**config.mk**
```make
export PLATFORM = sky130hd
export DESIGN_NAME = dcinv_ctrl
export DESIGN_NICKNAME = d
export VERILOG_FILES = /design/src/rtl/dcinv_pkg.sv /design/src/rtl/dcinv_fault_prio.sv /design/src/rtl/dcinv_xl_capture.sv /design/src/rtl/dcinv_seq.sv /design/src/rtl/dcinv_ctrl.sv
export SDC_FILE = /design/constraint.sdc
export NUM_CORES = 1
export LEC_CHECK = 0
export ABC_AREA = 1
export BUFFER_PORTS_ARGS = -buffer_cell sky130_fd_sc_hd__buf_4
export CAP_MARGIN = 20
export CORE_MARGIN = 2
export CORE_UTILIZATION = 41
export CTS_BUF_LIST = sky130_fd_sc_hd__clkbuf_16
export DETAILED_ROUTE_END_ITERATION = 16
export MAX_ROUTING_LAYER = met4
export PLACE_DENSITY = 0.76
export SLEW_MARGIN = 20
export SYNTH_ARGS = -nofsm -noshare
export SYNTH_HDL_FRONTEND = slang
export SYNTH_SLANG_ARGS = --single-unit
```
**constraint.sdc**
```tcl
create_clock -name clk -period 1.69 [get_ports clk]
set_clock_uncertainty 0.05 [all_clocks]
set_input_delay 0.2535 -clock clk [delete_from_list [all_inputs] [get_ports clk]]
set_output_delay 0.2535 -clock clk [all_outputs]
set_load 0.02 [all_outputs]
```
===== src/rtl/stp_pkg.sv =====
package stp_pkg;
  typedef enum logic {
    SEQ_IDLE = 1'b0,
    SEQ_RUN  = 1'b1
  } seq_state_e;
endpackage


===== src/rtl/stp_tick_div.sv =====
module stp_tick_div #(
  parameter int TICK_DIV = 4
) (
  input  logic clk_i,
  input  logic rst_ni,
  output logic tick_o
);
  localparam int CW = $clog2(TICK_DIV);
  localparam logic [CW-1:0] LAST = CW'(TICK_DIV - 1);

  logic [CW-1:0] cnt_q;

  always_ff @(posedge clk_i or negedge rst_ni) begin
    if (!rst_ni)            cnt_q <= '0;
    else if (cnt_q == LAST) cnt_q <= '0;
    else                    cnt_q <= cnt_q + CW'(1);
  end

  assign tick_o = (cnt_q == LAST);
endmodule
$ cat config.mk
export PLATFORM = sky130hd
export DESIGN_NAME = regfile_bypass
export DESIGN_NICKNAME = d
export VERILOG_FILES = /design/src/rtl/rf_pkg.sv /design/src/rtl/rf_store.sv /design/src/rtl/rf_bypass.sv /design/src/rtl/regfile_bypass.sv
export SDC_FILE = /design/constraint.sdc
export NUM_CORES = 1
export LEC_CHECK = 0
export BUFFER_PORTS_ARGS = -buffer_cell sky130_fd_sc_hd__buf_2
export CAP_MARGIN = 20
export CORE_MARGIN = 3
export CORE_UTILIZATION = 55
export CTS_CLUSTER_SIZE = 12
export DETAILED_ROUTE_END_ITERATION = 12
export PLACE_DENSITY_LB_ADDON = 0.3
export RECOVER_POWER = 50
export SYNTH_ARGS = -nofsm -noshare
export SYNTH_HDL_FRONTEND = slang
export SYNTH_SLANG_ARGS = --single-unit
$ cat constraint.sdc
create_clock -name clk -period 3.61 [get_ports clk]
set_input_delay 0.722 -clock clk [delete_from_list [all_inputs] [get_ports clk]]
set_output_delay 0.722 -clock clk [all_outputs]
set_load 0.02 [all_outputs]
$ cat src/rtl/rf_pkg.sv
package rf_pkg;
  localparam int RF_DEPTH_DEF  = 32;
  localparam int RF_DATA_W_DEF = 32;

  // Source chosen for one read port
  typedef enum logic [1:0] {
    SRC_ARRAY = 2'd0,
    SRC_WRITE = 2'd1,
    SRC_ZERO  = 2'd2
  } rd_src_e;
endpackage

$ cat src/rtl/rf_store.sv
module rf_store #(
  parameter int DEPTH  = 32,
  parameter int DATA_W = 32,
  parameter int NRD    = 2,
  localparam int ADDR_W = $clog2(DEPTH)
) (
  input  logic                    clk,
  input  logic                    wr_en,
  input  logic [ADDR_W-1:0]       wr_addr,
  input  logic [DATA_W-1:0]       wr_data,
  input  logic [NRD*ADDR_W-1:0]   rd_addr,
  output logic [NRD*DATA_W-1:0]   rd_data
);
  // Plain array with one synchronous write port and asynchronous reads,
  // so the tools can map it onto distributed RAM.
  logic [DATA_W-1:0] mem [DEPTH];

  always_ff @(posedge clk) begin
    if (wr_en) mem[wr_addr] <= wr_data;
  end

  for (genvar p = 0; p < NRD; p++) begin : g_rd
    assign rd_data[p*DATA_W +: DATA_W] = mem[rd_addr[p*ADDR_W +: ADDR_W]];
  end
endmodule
============
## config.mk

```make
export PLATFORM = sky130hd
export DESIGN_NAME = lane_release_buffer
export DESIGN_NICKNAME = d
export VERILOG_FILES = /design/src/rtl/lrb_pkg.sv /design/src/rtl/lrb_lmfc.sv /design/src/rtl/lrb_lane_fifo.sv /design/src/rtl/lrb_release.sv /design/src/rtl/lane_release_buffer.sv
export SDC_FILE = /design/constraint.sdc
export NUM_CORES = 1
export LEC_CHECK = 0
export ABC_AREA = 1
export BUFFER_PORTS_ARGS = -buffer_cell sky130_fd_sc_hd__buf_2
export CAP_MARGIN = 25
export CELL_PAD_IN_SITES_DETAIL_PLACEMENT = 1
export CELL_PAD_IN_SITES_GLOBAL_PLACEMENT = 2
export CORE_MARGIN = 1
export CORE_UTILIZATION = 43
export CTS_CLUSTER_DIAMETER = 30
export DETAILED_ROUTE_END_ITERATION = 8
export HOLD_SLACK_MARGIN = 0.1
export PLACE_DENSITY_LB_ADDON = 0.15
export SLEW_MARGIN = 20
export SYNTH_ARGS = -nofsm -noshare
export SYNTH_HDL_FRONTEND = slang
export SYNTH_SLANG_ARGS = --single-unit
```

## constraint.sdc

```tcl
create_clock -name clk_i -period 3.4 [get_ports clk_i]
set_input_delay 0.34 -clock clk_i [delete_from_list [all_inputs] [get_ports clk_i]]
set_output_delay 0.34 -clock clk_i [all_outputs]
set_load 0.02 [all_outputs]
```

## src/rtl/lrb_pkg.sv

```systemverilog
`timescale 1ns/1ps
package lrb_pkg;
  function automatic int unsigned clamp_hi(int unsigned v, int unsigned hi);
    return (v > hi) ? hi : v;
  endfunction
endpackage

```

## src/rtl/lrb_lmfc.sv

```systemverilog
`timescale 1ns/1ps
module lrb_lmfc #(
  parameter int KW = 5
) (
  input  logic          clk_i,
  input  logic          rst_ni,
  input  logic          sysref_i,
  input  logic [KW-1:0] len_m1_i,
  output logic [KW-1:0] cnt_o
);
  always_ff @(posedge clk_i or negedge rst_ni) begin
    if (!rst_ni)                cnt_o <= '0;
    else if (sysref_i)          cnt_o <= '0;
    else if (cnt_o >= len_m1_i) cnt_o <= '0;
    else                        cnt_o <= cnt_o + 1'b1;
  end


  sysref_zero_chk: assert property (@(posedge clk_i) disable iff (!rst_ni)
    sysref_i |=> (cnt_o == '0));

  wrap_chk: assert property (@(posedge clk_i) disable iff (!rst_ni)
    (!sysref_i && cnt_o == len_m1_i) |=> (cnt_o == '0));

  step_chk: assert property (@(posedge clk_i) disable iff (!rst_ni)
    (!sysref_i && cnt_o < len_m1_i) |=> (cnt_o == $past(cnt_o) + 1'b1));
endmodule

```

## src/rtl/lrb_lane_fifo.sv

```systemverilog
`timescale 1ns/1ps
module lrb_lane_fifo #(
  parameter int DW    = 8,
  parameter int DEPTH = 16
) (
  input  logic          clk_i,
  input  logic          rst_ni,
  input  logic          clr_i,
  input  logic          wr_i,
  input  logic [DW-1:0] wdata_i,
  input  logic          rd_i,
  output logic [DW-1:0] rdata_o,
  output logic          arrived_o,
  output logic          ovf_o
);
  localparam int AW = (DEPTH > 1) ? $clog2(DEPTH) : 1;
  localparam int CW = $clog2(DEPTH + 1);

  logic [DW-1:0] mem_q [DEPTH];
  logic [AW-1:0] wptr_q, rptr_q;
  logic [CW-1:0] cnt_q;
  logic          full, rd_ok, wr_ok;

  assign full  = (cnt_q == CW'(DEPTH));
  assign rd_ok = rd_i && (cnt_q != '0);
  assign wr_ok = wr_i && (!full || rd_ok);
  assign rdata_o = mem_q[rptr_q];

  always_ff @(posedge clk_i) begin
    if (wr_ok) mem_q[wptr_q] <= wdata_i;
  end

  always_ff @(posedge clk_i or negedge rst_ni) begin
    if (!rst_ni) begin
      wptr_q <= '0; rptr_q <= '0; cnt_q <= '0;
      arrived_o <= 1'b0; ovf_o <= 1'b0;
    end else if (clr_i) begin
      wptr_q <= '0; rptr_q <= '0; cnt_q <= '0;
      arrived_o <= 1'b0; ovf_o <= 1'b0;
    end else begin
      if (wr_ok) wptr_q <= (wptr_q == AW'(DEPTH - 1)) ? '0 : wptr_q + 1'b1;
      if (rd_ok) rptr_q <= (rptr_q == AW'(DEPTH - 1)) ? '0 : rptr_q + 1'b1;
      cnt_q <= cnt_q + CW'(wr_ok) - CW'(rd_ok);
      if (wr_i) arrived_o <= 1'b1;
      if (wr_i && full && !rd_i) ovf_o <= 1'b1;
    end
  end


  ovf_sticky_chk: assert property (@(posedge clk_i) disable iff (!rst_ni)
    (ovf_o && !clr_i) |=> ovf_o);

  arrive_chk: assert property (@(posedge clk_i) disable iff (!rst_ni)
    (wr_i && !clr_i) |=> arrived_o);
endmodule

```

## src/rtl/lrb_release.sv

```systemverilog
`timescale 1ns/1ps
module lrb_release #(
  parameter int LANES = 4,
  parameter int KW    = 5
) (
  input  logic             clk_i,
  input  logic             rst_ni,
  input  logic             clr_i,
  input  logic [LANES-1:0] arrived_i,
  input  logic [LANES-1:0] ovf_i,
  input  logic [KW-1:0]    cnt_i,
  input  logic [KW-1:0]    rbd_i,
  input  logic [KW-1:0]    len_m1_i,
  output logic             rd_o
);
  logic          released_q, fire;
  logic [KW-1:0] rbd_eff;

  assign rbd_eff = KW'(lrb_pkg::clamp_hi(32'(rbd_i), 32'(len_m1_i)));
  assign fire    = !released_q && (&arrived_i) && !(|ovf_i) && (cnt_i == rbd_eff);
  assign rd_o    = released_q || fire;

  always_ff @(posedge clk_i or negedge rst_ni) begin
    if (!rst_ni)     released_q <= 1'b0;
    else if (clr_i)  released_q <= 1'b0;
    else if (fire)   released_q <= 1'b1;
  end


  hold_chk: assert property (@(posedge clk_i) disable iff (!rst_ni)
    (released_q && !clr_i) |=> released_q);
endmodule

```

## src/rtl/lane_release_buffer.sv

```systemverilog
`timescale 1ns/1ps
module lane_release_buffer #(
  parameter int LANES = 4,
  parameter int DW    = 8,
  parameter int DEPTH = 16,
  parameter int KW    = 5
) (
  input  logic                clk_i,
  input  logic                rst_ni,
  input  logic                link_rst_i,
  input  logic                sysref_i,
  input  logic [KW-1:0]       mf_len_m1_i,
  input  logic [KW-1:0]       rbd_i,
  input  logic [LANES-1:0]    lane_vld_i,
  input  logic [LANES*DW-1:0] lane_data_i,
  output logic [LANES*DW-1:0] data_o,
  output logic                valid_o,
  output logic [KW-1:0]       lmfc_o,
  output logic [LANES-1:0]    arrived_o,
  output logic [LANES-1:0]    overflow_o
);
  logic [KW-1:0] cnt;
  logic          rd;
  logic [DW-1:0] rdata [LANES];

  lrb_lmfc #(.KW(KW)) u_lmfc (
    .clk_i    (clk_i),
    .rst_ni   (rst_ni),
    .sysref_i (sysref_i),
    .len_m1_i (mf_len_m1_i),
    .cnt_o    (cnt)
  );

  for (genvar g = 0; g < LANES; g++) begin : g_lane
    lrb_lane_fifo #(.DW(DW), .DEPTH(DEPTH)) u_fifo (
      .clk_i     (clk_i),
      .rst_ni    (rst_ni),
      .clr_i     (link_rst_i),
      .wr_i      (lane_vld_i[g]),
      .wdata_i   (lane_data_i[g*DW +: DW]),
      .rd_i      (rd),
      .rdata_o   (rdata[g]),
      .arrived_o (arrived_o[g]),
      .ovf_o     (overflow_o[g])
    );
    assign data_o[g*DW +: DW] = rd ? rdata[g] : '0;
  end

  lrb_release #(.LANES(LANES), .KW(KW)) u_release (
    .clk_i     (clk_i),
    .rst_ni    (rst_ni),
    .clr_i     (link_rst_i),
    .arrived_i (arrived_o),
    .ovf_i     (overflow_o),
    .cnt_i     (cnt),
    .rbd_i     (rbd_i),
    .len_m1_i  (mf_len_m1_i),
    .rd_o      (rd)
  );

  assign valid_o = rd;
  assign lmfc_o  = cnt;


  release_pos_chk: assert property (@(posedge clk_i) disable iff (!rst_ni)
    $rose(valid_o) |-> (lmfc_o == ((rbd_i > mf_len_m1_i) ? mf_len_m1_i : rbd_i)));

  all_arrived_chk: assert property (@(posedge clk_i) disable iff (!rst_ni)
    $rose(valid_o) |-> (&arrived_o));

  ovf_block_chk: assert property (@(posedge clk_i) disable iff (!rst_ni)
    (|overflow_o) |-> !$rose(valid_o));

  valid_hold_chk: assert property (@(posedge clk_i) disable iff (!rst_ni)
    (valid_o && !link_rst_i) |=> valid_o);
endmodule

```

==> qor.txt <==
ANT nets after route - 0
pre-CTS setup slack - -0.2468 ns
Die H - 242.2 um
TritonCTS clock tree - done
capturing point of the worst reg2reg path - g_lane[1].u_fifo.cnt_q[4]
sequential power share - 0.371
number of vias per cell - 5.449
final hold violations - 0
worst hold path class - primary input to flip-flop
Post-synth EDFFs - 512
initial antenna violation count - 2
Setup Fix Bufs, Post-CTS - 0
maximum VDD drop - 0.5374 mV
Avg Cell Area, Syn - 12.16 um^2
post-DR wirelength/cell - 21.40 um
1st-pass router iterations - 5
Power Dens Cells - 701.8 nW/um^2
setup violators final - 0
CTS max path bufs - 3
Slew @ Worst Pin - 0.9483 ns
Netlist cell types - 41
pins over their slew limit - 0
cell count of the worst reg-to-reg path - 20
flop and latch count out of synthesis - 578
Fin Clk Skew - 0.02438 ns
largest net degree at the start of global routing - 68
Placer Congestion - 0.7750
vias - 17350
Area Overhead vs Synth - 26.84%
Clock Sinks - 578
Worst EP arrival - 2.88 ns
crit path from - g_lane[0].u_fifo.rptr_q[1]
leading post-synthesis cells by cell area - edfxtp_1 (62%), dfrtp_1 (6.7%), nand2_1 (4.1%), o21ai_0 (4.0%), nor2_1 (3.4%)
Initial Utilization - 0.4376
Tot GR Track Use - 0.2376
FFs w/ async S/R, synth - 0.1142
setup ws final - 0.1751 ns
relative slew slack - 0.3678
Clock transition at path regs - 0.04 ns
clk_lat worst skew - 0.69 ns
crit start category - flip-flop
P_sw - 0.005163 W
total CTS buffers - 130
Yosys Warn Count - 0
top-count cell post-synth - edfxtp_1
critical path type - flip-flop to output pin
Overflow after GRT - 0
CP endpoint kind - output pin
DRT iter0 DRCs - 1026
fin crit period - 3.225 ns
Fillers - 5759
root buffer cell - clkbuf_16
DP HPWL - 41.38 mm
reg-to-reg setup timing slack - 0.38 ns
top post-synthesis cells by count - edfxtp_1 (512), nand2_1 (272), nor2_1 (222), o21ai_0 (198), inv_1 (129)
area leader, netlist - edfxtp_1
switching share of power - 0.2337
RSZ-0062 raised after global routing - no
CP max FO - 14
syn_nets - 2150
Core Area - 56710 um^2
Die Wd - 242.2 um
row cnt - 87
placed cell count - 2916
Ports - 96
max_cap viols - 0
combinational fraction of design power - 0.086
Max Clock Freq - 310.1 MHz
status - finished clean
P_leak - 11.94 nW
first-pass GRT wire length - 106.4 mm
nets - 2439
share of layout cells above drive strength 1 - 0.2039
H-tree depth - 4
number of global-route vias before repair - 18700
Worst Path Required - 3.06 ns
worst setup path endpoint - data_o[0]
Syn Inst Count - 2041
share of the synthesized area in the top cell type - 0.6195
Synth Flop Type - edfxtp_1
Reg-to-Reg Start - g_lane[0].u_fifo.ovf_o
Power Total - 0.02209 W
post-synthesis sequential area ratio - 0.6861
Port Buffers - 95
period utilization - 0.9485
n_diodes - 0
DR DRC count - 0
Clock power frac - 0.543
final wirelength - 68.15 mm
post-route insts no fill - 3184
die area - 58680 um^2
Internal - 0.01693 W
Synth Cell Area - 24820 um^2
============
Above are the records. Copy the lines beginning at the one that has "max_cap viols - 0" and ending with the one that has "Syn Inst Count - 2041", unchanged.

max_cap viols - 0
combinational fraction of design power - 0.086
Max Clock Freq - 310.1 MHz
status - finished clean
P_leak - 11.94 nW
first-pass GRT wire length - 106.4 mm
nets - 2439
share of layout cells above drive strength 1 - 0.2039
H-tree depth - 4
number of global-route vias before repair - 18700
Worst Path Required - 3.06 ns
worst setup path endpoint - data_o[0]
Syn Inst Count - 2041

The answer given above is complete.